Source records:

interface status_if;
    logic [7:0] short_byte;
    logic [7:0] ext_byte;
    logic       idle;
    logic       rd_short;
    logic       rd_ext;
    modport flags (output short_byte, ext_byte, idle, input rd_short, rd_ext);
    modport tx    (input short_byte, ext_byte, idle, output rd_short, rd_ext);
endinterface : status_if

[src/hdl/spi_pin_sync.sv]
// Two-stage synchroniser and edge finder for the serial pins
`timescale 1ns/1ps

module spi_pin_sync (
    // Clock and reset
    input  wire logic  clk_in,
    input  wire logic  rst_in,
    // Raw pins
    input  wire logic  sck_in,
    input  wire logic  cs_n_in,
    // Synchronised events
    spi_pins_if.drv    pins
);

    logic [1:0] meta_r;
    logic [1:0] stab_r;
    logic [1:0] prev_r;
    logic [1:0] raw;
    logic [1:0] fall;

    assign raw = {cs_n_in, sck_in};

    // Meta stage feeds only the stable stage
    always_ff @(posedge clk_in) begin
        if (rst_in) begin
            meta_r <= memcard_status_pkg::PIN_SYNC_RST;
            stab_r <= memcard_status_pkg::PIN_SYNC_RST;
            prev_r <= memcard_status_pkg::PIN_SYNC_RST;
        end else begin
            meta_r <= raw;
            stab_r <= meta_r;
            prev_r <= stab_r;
        end
    end

    // Edge pulses from the stable and delayed stages
    assign fall          = prev_r & ~stab_r;
    assign pins.sck_fall = fall[memcard_status_pkg::PIN_SCK];
    assign pins.cs_low   = ~stab_r[memcard_status_pkg::PIN_CS_N];
    assign pins.cs_fall  = fall[memcard_status_pkg::PIN_CS_N];
    assign pins.cs_rise  = stab_r[memcard_status_pkg::PIN_CS_N]
                         & ~prev_r[memcard_status_pkg::PIN_CS_N];

endmodule : spi_pin_sync

[src/hdl/card_status_flags.sv]
// Shared status latches and the status bytes built from them
`timescale 1ns/1ps

module card_status_flags (
    // Clock and reset
    input  wire logic                                   clk_in,
    input  wire logic                                   rst_in,
    // Event pulses
    input  wire logic [memcard_status_pkg::GE_W-1:0]    gen_err_in,
    input  wire logic                                   spec_ro_mismatch_in,
    input  wire logic                                   spec_guard_undo_in,
    input  wire logic                                   erase_partial_in,
    input  wire logic                                   lock_seq_err_in,
    input  wire logic                                   lock_pwd_err_in,
    input  wire logic                                   erase_abandon_in,
    input  wire logic                                   reset_cmd_in,
    input  wire logic                                   init_done_in,
    // Lock state level
    input  wire logic                                   password_locked_in,
    // Bytes and read strobes
    status_if.flags                                     st
);

    logic [memcard_status_pkg::FL_W-1:0] flag_r;
    logic [memcard_status_pkg::FL_W-1:0] flag_nxt;
    logic [memcard_status_pkg::FL_W-1:0] set;
    logic [memcard_status_pkg::FL_W-1:0] clr;
    logic [memcard_status_pkg::FL_W-1:0] view;
    logic                                idle_r;
    logic                                idle_nxt;

    // Events into the shared latch vector
    assign set[memcard_status_pkg::GE_W-1:0] = gen_err_in;
    assign set[memcard_status_pkg::FL_OVERWRITE]   = spec_ro_mismatch_in
        | spec_guard_undo_in;
    assign set[memcard_status_pkg::FL_SKIP]        = erase_partial_in;
    assign set[memcard_status_pkg::FL_LOCKFAIL]    = lock_seq_err_in | lock_pwd_err_in;
    assign set[memcard_status_pkg::FL_ERASE_RESET] = erase_abandon_in;

    // Clear masks follow the byte delivered
    assign clr = (st.rd_short ? memcard_status_pkg::SHORT_CLR_MASK : '0)
               | (st.rd_ext   ? memcard_status_pkg::EXT_CLR_MASK   : '0);
    assign flag_nxt = (flag_r & ~clr) | set;
    assign view     = flag_r | set;

    // Idle until initialisation ends; reset command re-enters it
    assign idle_nxt = reset_cmd_in ? 1'b1 : (init_done_in ? 1'b0 : idle_r);

    // Latch update
    always_ff @(posedge clk_in) begin
        if (rst_in) begin
            flag_r <= memcard_status_pkg::FLAGS_RST;
            idle_r <= memcard_status_pkg::IDLE_RST;
        end else begin
            flag_r <= flag_nxt;
            idle_r <= idle_nxt;
        end
    end

    // Short status byte, top bit zero
    assign st.short_byte = {1'b0,
                            view[memcard_status_pkg::GE_PARAM],
                            view[memcard_status_pkg::GE_ADDR],
                            view[memcard_status_pkg::GE_ERASE_SEQ],
                            view[memcard_status_pkg::GE_CRC],
                            view[memcard_status_pkg::GE_ILLEGAL],
                            view[memcard_status_pkg::FL_ERASE_RESET],
                            idle_r};

    // Extended second byte; lock bit is live
    assign st.ext_byte = {view[memcard_status_pkg::GE_RANGE]
                              | view[memcard_status_pkg::FL_OVERWRITE],
                          view[memcard_status_pkg::GE_ERASE_PARAM],
                          view[memcard_status_pkg::GE_WP_VIOL],
                          view[memcard_status_pkg::GE_ECC],
                          view[memcard_status_pkg::GE_CC],
                          view[memcard_status_pkg::GE_ERROR],
                          view[memcard_status_pkg::FL_SKIP]
                              | view[memcard_status_pkg::FL_LOCKFAIL],
                          password_locked_in};

    assign st.idle = idle_r;

endmodule : card_status_flags

[src/hdl/memcard_spi_status_busy_timing.sv]
// Response transmitter with status bookkeeping and busy signalling
//
// Summary of operation
// Overwrite error set on mismatch or undo
// Partial guarded erase sets skip flag
// Lock sequence or password error sets flag
// Locked bit mirrors live password lock
// Abandoned erase sequence sets erase-reset flag
// Idle bit high until initialisation completes
// Response flags appear in causing response
// Host polls status for execution flags
// State bits live, error bits clear-on-read
// Host clocks response gap after responses
// Host may deselect during busy anytime
// Output released one clock after deselect
// Host reselects to probe busy state
// Reselect while busy drives output low
// Register data starts within eight byte units
// Only condition, spec, ident registers readable
// Short status: one byte, top bit zero
// Extended status: short byte plus flags
// Zero bytes while busy, then non-zero
// One latch per flag across formats
// New event beats same-cycle clear
`timescale 1ns/1ps

module memcard_spi_status_busy_timing #(
    parameter int RESP_GAP_BYTES = memcard_status_pkg::RESP_GAP_BYTES,
    parameter int REG_WAIT_BYTES = memcard_status_pkg::REG_WAIT_BYTES
) (
    // Clock and reset
    input  wire logic                                 CLK_IN,
    input  wire logic                                 RST_IN,
    // Serial pins
    input  wire logic                                 SCK_IN,
    input  wire logic                                 CS_N_IN,
    output logic                                      CARD_SERIAL_OUT,
    output logic                                      CARD_SERIAL_OE_OUT,
    // Response requests
    input  wire logic                                 RESP_REQ_IN,
    input  wire logic [2:0]                           RESP_KIND_IN,
    output logic                                      RESP_READY_OUT,
    output logic                                      RESP_DONE_OUT,
    input  wire logic                                 BUSY_IN,
    // Register contents
    input  wire logic [31:0]                          OCR_IN,
    input  wire logic [127:0]                         SPEC_REG_IN,
    input  wire logic [127:0]                         IDENT_REG_IN,
    input  wire logic [15:0]                          REG_CRC_IN,
    // Status events
    input  wire logic [memcard_status_pkg::GE_W-1:0]  GEN_ERR_IN,
    input  wire logic                                 SPEC_RO_MISMATCH_IN,
    input  wire logic                                 SPEC_GUARD_UNDO_IN,
    input  wire logic                                 ERASE_PARTIAL_IN,
    input  wire logic                                 LOCK_SEQ_ERR_IN,
    input  wire logic                                 LOCK_PWD_ERR_IN,
    input  wire logic                                 ERASE_ABANDON_IN,
    input  wire logic                                 RESET_CMD_IN,
    input  wire logic                                 INIT_DONE_IN,
    input  wire logic                                 PASSWORD_LOCKED_IN,
    // Status outputs
    output logic                                      IDLE_STATE_OUT,
    output logic                                      TX_ACTIVE_OUT
);

    spi_pins_if pins ();
    status_if   st ();

    memcard_status_pkg::tx_state_t  state_r;
    memcard_status_pkg::tx_state_t  state_nxt;
    memcard_status_pkg::resp_kind_t kind_r;
    logic                           pend_r;
    logic [4:0]                     cnt_r;
    logic [4:0]                     cnt_nxt;
    logic [7:0]                     sh_r;
    logic [2:0]                     bit_r;
    logic                           oe_r;
    logic                           done_r;
    logic                           done_nxt;
    logic [7:0]                     byte_nxt;
    logic                           rd_short_nxt;
    logic                           rd_ext_nxt;
    logic                           byte_end;
    logic                           take;
    logic [143:0]                   payload;
    logic [7:0]                     data_byte;
    logic [7:0]                     ocr_byte;
    logic [7:0]                     resel_byte;
    logic [4:0]                     gap_init;
    logic [4:0]                     wait_init;

    // Pin synchroniser
    spi_pin_sync u_sync (
        .clk_in  (CLK_IN),
        .rst_in  (RST_IN),
        .sck_in  (SCK_IN),
        .cs_n_in (CS_N_IN),
        .pins    (pins.drv)
    );

    // Status latches
    card_status_flags u_flags (
        .clk_in              (CLK_IN),
        .rst_in              (RST_IN),
        .gen_err_in          (GEN_ERR_IN),
        .spec_ro_mismatch_in (SPEC_RO_MISMATCH_IN),
        .spec_guard_undo_in  (SPEC_GUARD_UNDO_IN),
        .erase_partial_in    (ERASE_PARTIAL_IN),
        .lock_seq_err_in     (LOCK_SEQ_ERR_IN),
        .lock_pwd_err_in     (LOCK_PWD_ERR_IN),
        .erase_abandon_in    (ERASE_ABANDON_IN),
        .reset_cmd_in        (RESET_CMD_IN),
        .init_done_in        (INIT_DONE_IN),
        .password_locked_in  (PASSWORD_LOCKED_IN),
        .st                  (st.flags)
    );

    // Request handshake and byte boundary
    assign RESP_READY_OUT = (state_r == memcard_status_pkg::ST_IDLE) && !pend_r;
    assign take           = RESP_REQ_IN && RESP_READY_OUT;
    assign byte_end = pins.sck_fall && pins.cs_low && (bit_r == memcard_status_pkg::BIT_LAST);

    // Byte sources, MSB first
    assign payload    = {(kind_r == memcard_status_pkg::KIND_IDENT) ? IDENT_REG_IN : SPEC_REG_IN,
                         REG_CRC_IN};
    assign data_byte  = payload[{cnt_r, 3'h0} +: 8];
    assign ocr_byte   = OCR_IN[{cnt_r[1:0], 3'h0} +: 8];
    assign resel_byte = BUSY_IN ? memcard_status_pkg::BUSY_BYTE : memcard_status_pkg::IDLE_BYTE;
    assign gap_init   = 5'(RESP_GAP_BYTES - 1);
    assign wait_init  = 5'(REG_WAIT_BYTES);

    // Sequencer: next byte at each boundary
    always_comb begin
        state_nxt    = state_r;
        cnt_nxt      = cnt_r;
        byte_nxt     = memcard_status_pkg::IDLE_BYTE;
        rd_short_nxt = 1'b0;
        rd_ext_nxt   = 1'b0;
        done_nxt     = 1'b0;
        if (byte_end) begin
            unique case (state_r)
                memcard_status_pkg::ST_IDLE: begin
                    if (pend_r) begin
                        state_nxt = memcard_status_pkg::ST_GAP;
                        cnt_nxt   = gap_init;
                    end
                end
                memcard_status_pkg::ST_GAP: begin
                    if (cnt_r == 5'h00) begin
                        byte_nxt     = st.short_byte;
                        rd_short_nxt = 1'b1;
                        unique case (kind_r)
                            memcard_status_pkg::KIND_SHORT: begin
                                state_nxt = memcard_status_pkg::ST_IDLE;
                                done_nxt  = 1'b1;
                            end
                            memcard_status_pkg::KIND_BUSY: begin
                                state_nxt = memcard_status_pkg::ST_BUSY;
                            end
                            memcard_status_pkg::KIND_EXT: begin
                                state_nxt = memcard_status_pkg::ST_TAIL;
                            end
                            memcard_status_pkg::KIND_OCR: begin
                                state_nxt = memcard_status_pkg::ST_TAIL;
                                cnt_nxt   = memcard_status_pkg::OCR_LAST;
                            end
                            default: begin
                                state_nxt = memcard_status_pkg::ST_WAIT;
                                cnt_nxt   = wait_init;
                            end
                        endcase
                    end else begin
                        cnt_nxt = cnt_r - 5'h01;
                    end
                end
                memcard_status_pkg::ST_TAIL: begin
                    if (kind_r == memcard_status_pkg::KIND_EXT) begin
                        byte_nxt   = st.ext_byte;
                        rd_ext_nxt = 1'b1;
                        state_nxt  = memcard_status_pkg::ST_IDLE;
                        done_nxt   = 1'b1;
                    end else begin
                        byte_nxt = ocr_byte;
                        cnt_nxt  = cnt_r - 5'h01;
                        if (cnt_r == 5'h00) begin
                            state_nxt = memcard_status_pkg::ST_IDLE;
                            done_nxt  = 1'b1;
                        end
                    end
                end
                memcard_status_pkg::ST_WAIT: begin
                    if (cnt_r == 5'h00) begin
                        byte_nxt  = memcard_status_pkg::START_TOKEN;
                        state_nxt = memcard_status_pkg::ST_DATA;
                        cnt_nxt   = memcard_status_pkg::REG_LAST;
                    end else begin
                        cnt_nxt = cnt_r - 5'h01;
                    end
                end
                memcard_status_pkg::ST_DATA: begin
                    byte_nxt = data_byte;
                    cnt_nxt  = cnt_r - 5'h01;
                    if (cnt_r == 5'h00) begin
                        state_nxt = memcard_status_pkg::ST_IDLE;
                        done_nxt  = 1'b1;
                    end
                end
                memcard_status_pkg::ST_BUSY: begin
                    byte_nxt = resel_byte;
                    if (!BUSY_IN) begin
                        state_nxt = memcard_status_pkg::ST_IDLE;
                        done_nxt  = 1'b1;
                    end
                end
                default: begin
                    state_nxt = memcard_status_pkg::ST_IDLE;
                end
            endcase
        end
        // Deselect abandons any transfer except a busy wait
        if (pins.cs_rise && (state_r != memcard_status_pkg::ST_BUSY)) begin
            state_nxt = memcard_status_pkg::ST_IDLE;
        end
    end

    assign st.rd_short = rd_short_nxt;
    assign st.rd_ext   = rd_ext_nxt;

    // Sequencer registers and pending request
    always_ff @(posedge CLK_IN) begin
        if (RST_IN) begin
            state_r <= memcard_status_pkg::ST_IDLE;
            cnt_r   <= 5'h00;
            pend_r  <= 1'b0;
            kind_r  <= memcard_status_pkg::KIND_SHORT;
            done_r  <= 1'b0;
        end else begin
            state_r <= state_nxt;
            cnt_r   <= cnt_nxt;
            done_r  <= done_nxt;
            if (take) begin
                pend_r <= 1'b1;
                kind_r <= memcard_status_pkg::resp_kind_t'(RESP_KIND_IN);
            end else if (state_nxt != memcard_status_pkg::ST_IDLE || pins.cs_rise) begin
                pend_r <= 1'b0;
            end
        end
    end

    // Shifter: next bit on each serial clock fall
    always_ff @(posedge CLK_IN) begin
        if (RST_IN) begin
            sh_r  <= memcard_status_pkg::IDLE_BYTE;
            bit_r <= 3'h0;
        end else if (pins.cs_fall) begin
            bit_r <= 3'h0;
            sh_r  <= (state_r == memcard_status_pkg::ST_BUSY) ? resel_byte
                   : memcard_status_pkg::IDLE_BYTE;
        end else if (pins.sck_fall && pins.cs_low) begin
            bit_r <= bit_r + 3'h1;
            sh_r  <= byte_end ? byte_nxt : {sh_r[6:0], 1'b1};
        end
    end

    // Output enable follows chip select one clock later
    always_ff @(posedge CLK_IN) begin
        if (RST_IN) begin
            oe_r <= 1'b0;
        end else begin
            oe_r <= pins.cs_low;
        end
    end

    assign CARD_SERIAL_OUT    = sh_r[7];
    assign CARD_SERIAL_OE_OUT = oe_r;
    assign RESP_DONE_OUT      = done_r;
    assign IDLE_STATE_OUT     = st.idle;
    assign TX_ACTIVE_OUT      = (state_r != memcard_status_pkg::ST_IDLE);

endmodule : memcard_spi_status_busy_timing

Problem description: Find the string "while" in the entries above and return each line that holds it.

Task solution:
// Reselect while busy drives output low
// Zero bytes while busy, then non-zero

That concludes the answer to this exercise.